## モジュールの準備

In [None]:
# spacy/ginza
!pip install ginza
!pip install ja-ginza
# ginzaのためのパッケージリソース一覧をリロード
# https://www.mojirca.com/2019/10/colab-load-ginza.html
import pkg_resources, imp
imp.reload(pkg_resources)



## 単語ベクトルの確認

In [None]:
import spacy
import pandas as pd

pd.set_option('max_colwidth', 100)

nlp = spacy.load('ja_ginza')
sentence = '私は焼肉をよく食べる'
doc = nlp(sentence)
tokens = []
vectors = []
for token in doc:
    tokens.append(token)
    vectors.append(token.vector)

pd.DataFrame({
    'token': tokens,
    'vector': vectors
})

In [None]:
vectors[0].shape

## データの準備

In [None]:
!mkdir data
!wget http://nlp.ist.i.kyoto-u.ac.jp/kuntt/KNBC_v1.0_090925_utf8.tar.bz2 -O data/KNBC_v1.0_090925_utf8.tar.bz2

In [None]:
%cd data
!tar xvf KNBC_v1.0_090925_utf8.tar.bz2
%cd ..

In [None]:
import re
import pandas as pd
import numpy as np

def get_sentences_from_text(filename):
  sentences = []
  with open(filename, 'r') as f:
    for i, line in enumerate(f):
      sentence = line.split('\t')[1].strip()
      if sentence == '': # 空文字を除去。
        continue
      if re.match('^http.*$', sentence): # URLを除去。
        continue
      sentences.append(sentence)
  return sentences

In [None]:
import os

root_dir = 'data/KNBC_v1.0_090925_utf8/corpus2'
targets = ['Gourmet', 'Keitai', 'Kyoto', 'Sports']

original_data = []
for target in targets:
  filename = os.path.join(root_dir, f'{target}.tsv')
  sentences = get_sentences_from_text(filename)
  for sentence in sentences:
    original_data.append([target, sentence])

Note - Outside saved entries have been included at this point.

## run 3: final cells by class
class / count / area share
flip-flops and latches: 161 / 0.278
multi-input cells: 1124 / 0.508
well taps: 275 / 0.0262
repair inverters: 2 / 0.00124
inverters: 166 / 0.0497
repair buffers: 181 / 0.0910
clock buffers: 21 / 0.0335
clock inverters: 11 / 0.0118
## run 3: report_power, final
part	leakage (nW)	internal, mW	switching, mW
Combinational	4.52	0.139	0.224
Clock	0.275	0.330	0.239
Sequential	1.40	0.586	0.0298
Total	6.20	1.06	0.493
From an optimization exercise on the open Yosys and OpenROAD flow, aimed at small area, a short achievable clock period and few clock cycles per item; shortcuts taken in it are not production practice.
Only simulation tests tie the RTL to the original design; equivalence was not proved.

== the reference run ==
==> flow/design.v (excerpt) <==
module hinge_cmp (
    input  wire        clk,
    input  wire        rst,
    input  wire        start,
    input  wire        clear,
    input  wire [23:0] clear_u,
    input  wire        form,
    input  wire        integ,
    input  wire [23:0] e_in,
    input  wire [23:0] b0,
    input  wire [23:0] b1,
    input  wire [23:0] b2,
    input  wire [23:0] b3,
    input  wire [23:0] a1,
    input  wire [23:0] a2,
    input  wire [23:0] a3,
    input  wire [5:0]  xb,
    input  wire [5:0]  xa,
    input  wire [5:0]  xe,
    input  wire [5:0]  xu,
    input  wire [23:0] u_min,
    input  wire [23:0] u_max,
    output wire        ready,
    output reg         done,
    output reg  [23:0] u_lim,
    output reg  [23:0] u_raw,
    output reg         sat,
    output reg         ovf,
    output reg         clamp
);
clock: 17.0 ns
lec_check: 0
abc_area: 1
cap_margin: 20
core_margin: 2
core_utilization: 40
place_density: 0.6
slew_margin: 20
run.sh (not shown) runs the stock make flow with config.mk's settings and CLKGATE_MAP_FILE= SYNTH_SCRIPT=/design/flow/synth_recipe.tcl, a recipe that flattens the netlist after the stock synthesis.
Looking at the reports, the reference run completed the entire flow and the layout it produced met the timing, design-rule and antenna checks.
Testbench counts of the reference run, summed over its fixed seeds: cycles 139,812, samples 23,233.
Input-level comparison between the trial run and the reference run:
Settings: CORE_UTILIZATION changed from 40 to 55; PLACE_DENSITY changed from 0.6 to 0.7.
Findings:
Between the trial run and the reference run, the total area of sequential cells does not differ in any meaningful way. The cell at the slowest stage of the critical path comes out sky130_fd_sc_hd__nand2_1 in one run and sky130_fd_sc_hd__inv_1 in the other, namely in the trial run and the reference run respectively. From the reference run to the trial run the numbers moved as follows: data required time at the worst endpoint went down by 0.05 ns, tightest slew margin relative to the limit dropped 1.9 points. Via total after detailed routing up 966 in the trial run wrt the reference run. Looking at final period demand of the worst path across both flows, the trial run is the stronger of the two, with the reference run trailing. Against the reference run, total wire length after detailed routing in the trial run fell by a few percent. Compared with the reference run, in the trial run last weighted congestion value of the routability-driven placer higher, cell count lower, final period utilization lower, number of standard-cell rows in the floorplan lower.

========
hinge_cmp, a different RTL version from the one above (not shown whole).
For scale: about 770 flip-flops, roughly 53000 um^2 of cells after synthesis.
export LEC_CHECK = 0
export ABC_AREA = 1
export CAP_MARGIN = 20
export CORE_MARGIN = 2
export CORE_UTILIZATION = 40
export CTS_CLUSTER_DIAMETER = 50
export CTS_CLUSTER_SIZE = 20
export PLACE_DENSITY = 0.6
export SLEW_MARGIN = 20
create_clock -name core_clock -period 17.0 [get_ports {clk}]
standard.sh (not shown) runs the stock make flow with config.mk's settings and CLKGATE_MAP_FILE= SYNTH_SCRIPT=/design/flow/synth_recipe.tcl, a recipe that flattens the netlist after the stock synthesis.
==> flow/flow/run.sh <==
#!/bin/bash
# The standard layout (the standard.sh, standard synthesis included), with
# repair_timing asked to keep a setup margin so the layout runs faster than
# the 17 ns constraint. Each step's full log is under orfs/logs; make's own
# output goes to flow_make.log.
set -uo pipefail
MARGIN=${MARGIN:-12.4}
bash standard.sh SETUP_SLACK_MARGIN=$MARGIN finish > flow_make.log 2>&1
Testbench counts at the start, summed over its fixed seeds: cycles 139,812, samples 23,233.
Then changed:
--- a/flow/flow/run.sh
+++ b/flow/flow/run.sh
@@ -6,3 +6,3 @@
 set -uo pipefail
-MARGIN=${MARGIN:-12.4}
+MARGIN=${MARGIN:-12.3}
 bash standard.sh SETUP_SLACK_MARGIN=$MARGIN finish > flow_make.log 2>&1
Settings changed: CTS_CLUSTER_DIAMETER 50 to default, CTS_CLUSTER_SIZE 20 to default.
The changed run went through all stages and came out clean.
Global-route usage is about the same.
Worst setup slack degrades by 0.055 ns.
Count of clock-buffer cells in the layout went up by 17.
Worst hold slack is worse by 0.019 ns.
Core utilization stays flat.
Then changed:
--- a/flow/flow/run.sh
+++ b/flow/flow/run.sh
@@ -6,3 +6,3 @@
 set -uo pipefail
-MARGIN=${MARGIN:-12.3}
+MARGIN=${MARGIN:-12.5}
 bash standard.sh SETUP_SLACK_MARGIN=$MARGIN finish > flow_make.log 2>&1
Design area increases by about 1.2%.
Final cell count increases by 0.33%.
Setup slack is better by 0.073 ns.
Global-route usage increases by 0.56 points.
Count of clock-buffer cells in the layout decreases by 13.
Sequential cell count does not change.
Clock skew increases by 0.013 ns.
Worst hold slack is about the same.
Then changed:
--- a/flow/flow/run.sh
+++ b/flow/flow/run.sh
@@ -6,3 +6,3 @@
 set -uo pipefail
-MARGIN=${MARGIN:-12.5}
+MARGIN=${MARGIN:-12.4}
 bash standard.sh SETUP_SLACK_MARGIN=$MARGIN finish > flow_make.log 2>&1
Settings changed: PLACE_DENSITY 0.6 to 0.5.
Outcome:
- clock skew climbs by 0.013 ns
- flip-flop and latch count does not change
- die area does not change
- global-route usage climbs by 0.95 points
- fmax drops by 0.35%
- worst hold slack is worse by 0.025 ns

========
== 11-09 ==
Another version of the RTL of hinge_cmp (not shown whole).
Size in the first run: about 760 flip-flops, about 350 I/O pins, about 52000 µm² of cells after synthesis.
clock: 17.0 ns
lec_check: 0
abc_area: 1
cap_margin: 20
core_margin: 2
core_utilization: 40
place_density: 0.6
slew_margin: 20
==> flow/flow/run.sh <==
#!/bin/bash
# The standard layout (the standard.sh, standard synthesis included), with
# repair_timing asked to keep a setup margin so the layout runs faster than
# the 17 ns constraint. Each step's full log is under orfs/logs; make's own
# output goes to flow_make.log.
set -uo pipefail
MARGIN=${MARGIN:-11}
bash standard.sh SETUP_SLACK_MARGIN=$MARGIN finish > flow_make.log 2>&1
11-09: full flow OK, the timing, design-rule and antenna checks passed
Testbench counts of 11-09, summed over its fixed seeds: cycles 139,812, samples 23,233.
The inputs of 02-17 differ from those of 11-09 as listed below.
==> flow/run.sh (new file) <==
#!/bin/bash
# synth_recipe.tcl (not shown) runs the flow's synth.tcl, then flattens the netlist and writes it again
# the make line also repeats each setting of config.mk as NAME=value (left out here)
make -C /OpenROAD-flow-scripts/flow DESIGN_CONFIG=/design/flow/config.mk WORK_HOME=/design/flow/orfs CLKGATE_MAP_FILE= SYNTH_SCRIPT=/design/flow/synth_recipe.tcl finish
removed: flow/flow/run.sh
removed: flow/standard.sh
Findings:
Status: number of nets in the layout parity (11-09, 02-17). Relative to 11-09, the setup clock skew after layout of 02-17 is lower by 0.0031 ns. On largest stage delay on the critical path, the higher figure sits with 02-17, not 11-09. 11-09 leaves more setup margin than 02-17. Run comparison: 02-17 critical path's slowest cell nand2_1; 11-09 critical path's slowest cell fa_1.
This design comes from an exercise in tuning for small area on the open sky130 flow, not from production work.
Function was checked by simulation only, so behaviour that the tests miss may differ from the original.
Power is estimated from default activity; no workload was simulated.

Design vb_sense, start of the top module:
module vb_sense (
    input  wire         clk,
    input  wire         rst,
    input  wire         enable,
    input  wire         tick,
    input  wire [5:0]   s_ls,
    input  wire         s_hs,
    input  wire         hs_en,
    input  wire [95:0]  sense_fs,
    input  wire [95:0]  i_oc,
    input  wire [15:0]  hs_fs,
    input  wire [15:0]  bank_oc,
    output wire [48:0]  f_code,
    output wire [5:0]   oc_fault,
    output wire         bank_oc_fault,
    output reg          meas_valid,
    output wire [101:0] meas_x
);
    function [11:0] wtab;
        input [7:0] idx;
        begin
            case (idx)
            8'd0: wtab = 12'd2080;
            8'd1: wtab = 12'd2016;
            8'd2: wtab = 12'd1953;
            8'd3: wtab = 12'd1891;
            8'd4: wtab = 12'd1830;
            8'd5: wtab = 12'd1770;
            8'd6: wtab = 12'd1711;
            8'd7: wtab = 12'd1653;
            8'd8: wtab = 12'd1596;
            8'd9: wtab = 12'd1540;
            8'd10: wtab = 12'd1485;
            8'd11: wtab = 12'd1431;
            8'd12: wtab = 12'd1378;
            8'd13: wtab = 12'd1326;
            8'd14: wtab = 12'd1275;
            8'd15: wtab = 12'd1225;
            8'd16: wtab = 12'd1176;
            8'd17: wtab = 12'd1128;
            8'd18: wtab = 12'd1081;
            8'd19: wtab = 12'd1035;
            8'd20: wtab = 12'd990;
            8'd21: wtab = 12'd946;
            8'd22: wtab = 12'd903;
  ...
Size: roughly 400 I/O pins, roughly 32000 sq um of cells after synthesis.
clock: 15.0 ns
lec_check: 0
cap_margin: 5
core_margin: 2
core_utilization: 55
place_density: 0.7
setup_slack_margin: 0.3
slew_margin: 5
standard.sh (not shown) runs the stock make flow with config.mk's settings and CLKGATE_MAP_FILE= SYNTH_SCRIPT=/design/flow/synth_recipe.tcl, a recipe that flattens the netlist after the stock synthesis.
==> flow/flow/run.sh <==
#!/bin/bash
# The standard layout (standard.sh) with three changes:
#  - synthesis is synth_recipe.tcl with two changes to its combinational
#    logic optimisation, made by flow_synth.tcl written below: yosys synth
#    skips its generic abc pass (-noabc; the -nofsm -noshare of synth_recipe.tcl
#    stay), so the explicit full-adder chains of the RTL reach extract_fa
#    unchanged, and the technology-mapping abc call uses flow/area.script,
#    a deeper ABC script. Registers are mapped before abc and are untouched.
#  - the ports are buffered by the smallest buffer (sky130_fd_sc_hd__buf_1);
#  - clock tree synthesis uses larger sink clusters and no dummy loads.
# make's output goes to flow_make.log; each ORFS step logs under orfs/logs.
set -euo pipefail
WORK=$(pwd)
export VBS_ABC_SCRIPT=$WORK/flow/area.script
{
  cat <<'T'
proc abc {args} {
  set i [lsearch -exact $args -script]
  if {$i >= 0} { lset args [expr {$i + 1}] $::env(VBS_ABC_SCRIPT) }
  yosys abc {*}$args
}
T
  sed 's/yosys synth -nofsm -noshare {\*}\$args/yosys synth -nofsm -noshare -noabc {*}$args/' synth_recipe.tcl
} > flow_synth.tcl
grep -q -- '-noabc' flow_synth.tcl
bash standard.sh \
  "SYNTH_SCRIPT=$WORK/flow_synth.tcl" \
  "BUFFER_PORTS_ARGS=-buffer_cell sky130_fd_sc_hd__buf_1" \
  "CTS_ARGS=-sink_clustering_enable -repair_clock_nets -sink_clustering_size 30 -sink_clustering_max_diameter 80 -dont_use_dummy_load" \
  finish > flow_make.log 2>&1
==> flow/flow/area.script <==
&get -n
&st
&deepsyn -T 20
&dch -f
&nf -R 1000
&st
&syn2
&dch -f
&nf -R 1000
&put
topo
The baseline went through all stages and came out clean.
Then changed:
--- a/flow/flow/run.sh
+++ b/flow/flow/run.sh
@@ -27,2 +27,3 @@
   "SYNTH_SCRIPT=$WORK/flow_synth.tcl" \
+  "REMOVE_ABC_BUFFERS=1" \
   "BUFFER_PORTS_ARGS=-buffer_cell sky130_fd_sc_hd__buf_1" \
CAP_MARGIN = 20   (was 5)
GPL_TIMING_DRIVEN = 0   (was not set)
SLEW_MARGIN = 20   (was 5)
The new run produced a clean layout.
Design area goes up by 0.63%.
Non-clock buffer count goes down by 6.
Core utilization goes up by 0.38 points.
Total power goes up by 0.72%.
Worst setup slack gets worse by 0.056 ns.
Sequential share of layout area goes down by 0.28 points.
Then changed:
--- a/flow/flow/run.sh
+++ b/flow/flow/run.sh
@@ -27,3 +27,2 @@
   "SYNTH_SCRIPT=$WORK/flow_synth.tcl" \
-  "REMOVE_ABC_BUFFERS=1" \
   "BUFFER_PORTS_ARGS=-buffer_cell sky130_fd_sc_hd__buf_1" \
CORE_UTILIZATION = 65   (was 55)
GPL_TIMING_DRIVEN = not set   (was 0)
PLACE_DENSITY = 0.8   (was 0.7)
SETUP_SLACK_MARGIN = 0.1   (was 0.3)
=> The changed run went through all stages and came out clean; core utilization increases by 11 points; synthesized area is unchanged; wire length came out lower by 0.74%; non-clock buffer count went up by 7; total power is lower by 1.3%; first-iteration DRC count goes up by 12%; count of clock-buffer cells in the layout came out lower by 2; worst setup slack loses 0.12 ns; cell count falls by 2.6%; worst hold slack improves by 0.028 ns; maximum frequency fell by 0.81%.
Then changed:
CORE_UTILIZATION = 75   (was 65)
PLACE_DENSITY = 0.88   (was 0.8)
SETUP_SLACK_MARGIN = 0.3   (was 0.1)
Routed wire length rises by 9.8%. Fmax grows by 0.44%. Utilization rises by 10 points. First-iteration DRC count went up by 12%. Sequential share of layout area climbs by 0.14 points. Clock power barely changes. Power is higher by 0.78%. Die area came out lower by 13%.

## port drivers added, routing unchanged
In the flow no input, the clock included, has a driving cell. The finished layouts below were timed again as built, in two steps.
Step 1, drivers: a clkbuf_16 drives clk and a buf_2 each remaining input, both assumed.
Step 2 times the ports against the registers' clock, not the clock port: input delays grow and output delays shrink by t, the midpoint of the rising clock arrivals with the driver on.
Three values: ideal, step 1, step 2; two values: the first two.
run | t, ns | setup slack, ns | worst setup path at the end | latest minus earliest clock arrival (ns)
the first run | 0.623 | 0.460 / 0.492 / -0.131 | input to register | 0.066 / 0.066
the second run | 0.612 | 0.404 / 0.434 / -0.178 | input to register | 0.117 / 0.116
the third run | 0.611 | 0.284 / 0.323 / -0.289 | input to register | 0.081 / 0.081
the fourth run | 0.610 | 0.348 / 0.373 / -0.237 | input to register | 0.070 / 0.070
Met with ideal ports but missed after step 2: setup timing in every run listed. The setup slack of the first run, which loses most, moves by +0.032 ns with the drivers and by -0.591 ns with both steps.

original_df = pd.DataFrame(original_data, columns=['target', 'sentence'])

In [None]:
display(original_df.head())
display(original_df.tail())
display(pd.DataFrame(original_df['target'].value_counts()))

## LSTMによる分類タスク

### トレーニング用データに変換

In [None]:
import spacy
import numpy as np

nlp = spacy.load('ja_ginza')
target2index = pd.get_dummies(targets)

def get_features_and_labels_for_spacy(original_df):
  features = []
  labels = []
  max_feature_len = 0
  for i, original in enumerate(original_df.iterrows()):
    sentence = original[1]['sentence']
    target = original[1]['target']

    doc = nlp(sentence)
    feature = [token.vector for token in doc]
    max_feature_len = max(max_feature_len, len(feature))
    label = target2index[target].values

    features.append(feature)
    labels.append(label)

  return np.asarray(features), np.asarray(labels), max_feature_len

In [None]:
from sklearn.model_selection import train_test_split

features, labels, max_feature_len = get_features_and_labels_for_spacy(original_df)
print(max_feature_len)

In [None]:
from tensorflow.keras.preprocessing.sequence import pad_sequences

features = pad_sequences(features, maxlen=max_feature_len, dtype='float32') # dtypeの指定を忘れるとひどいことになるので注意。
(train_features, test_features, train_labels, test_labels) = train_test_split(features, labels, test_size=0.2)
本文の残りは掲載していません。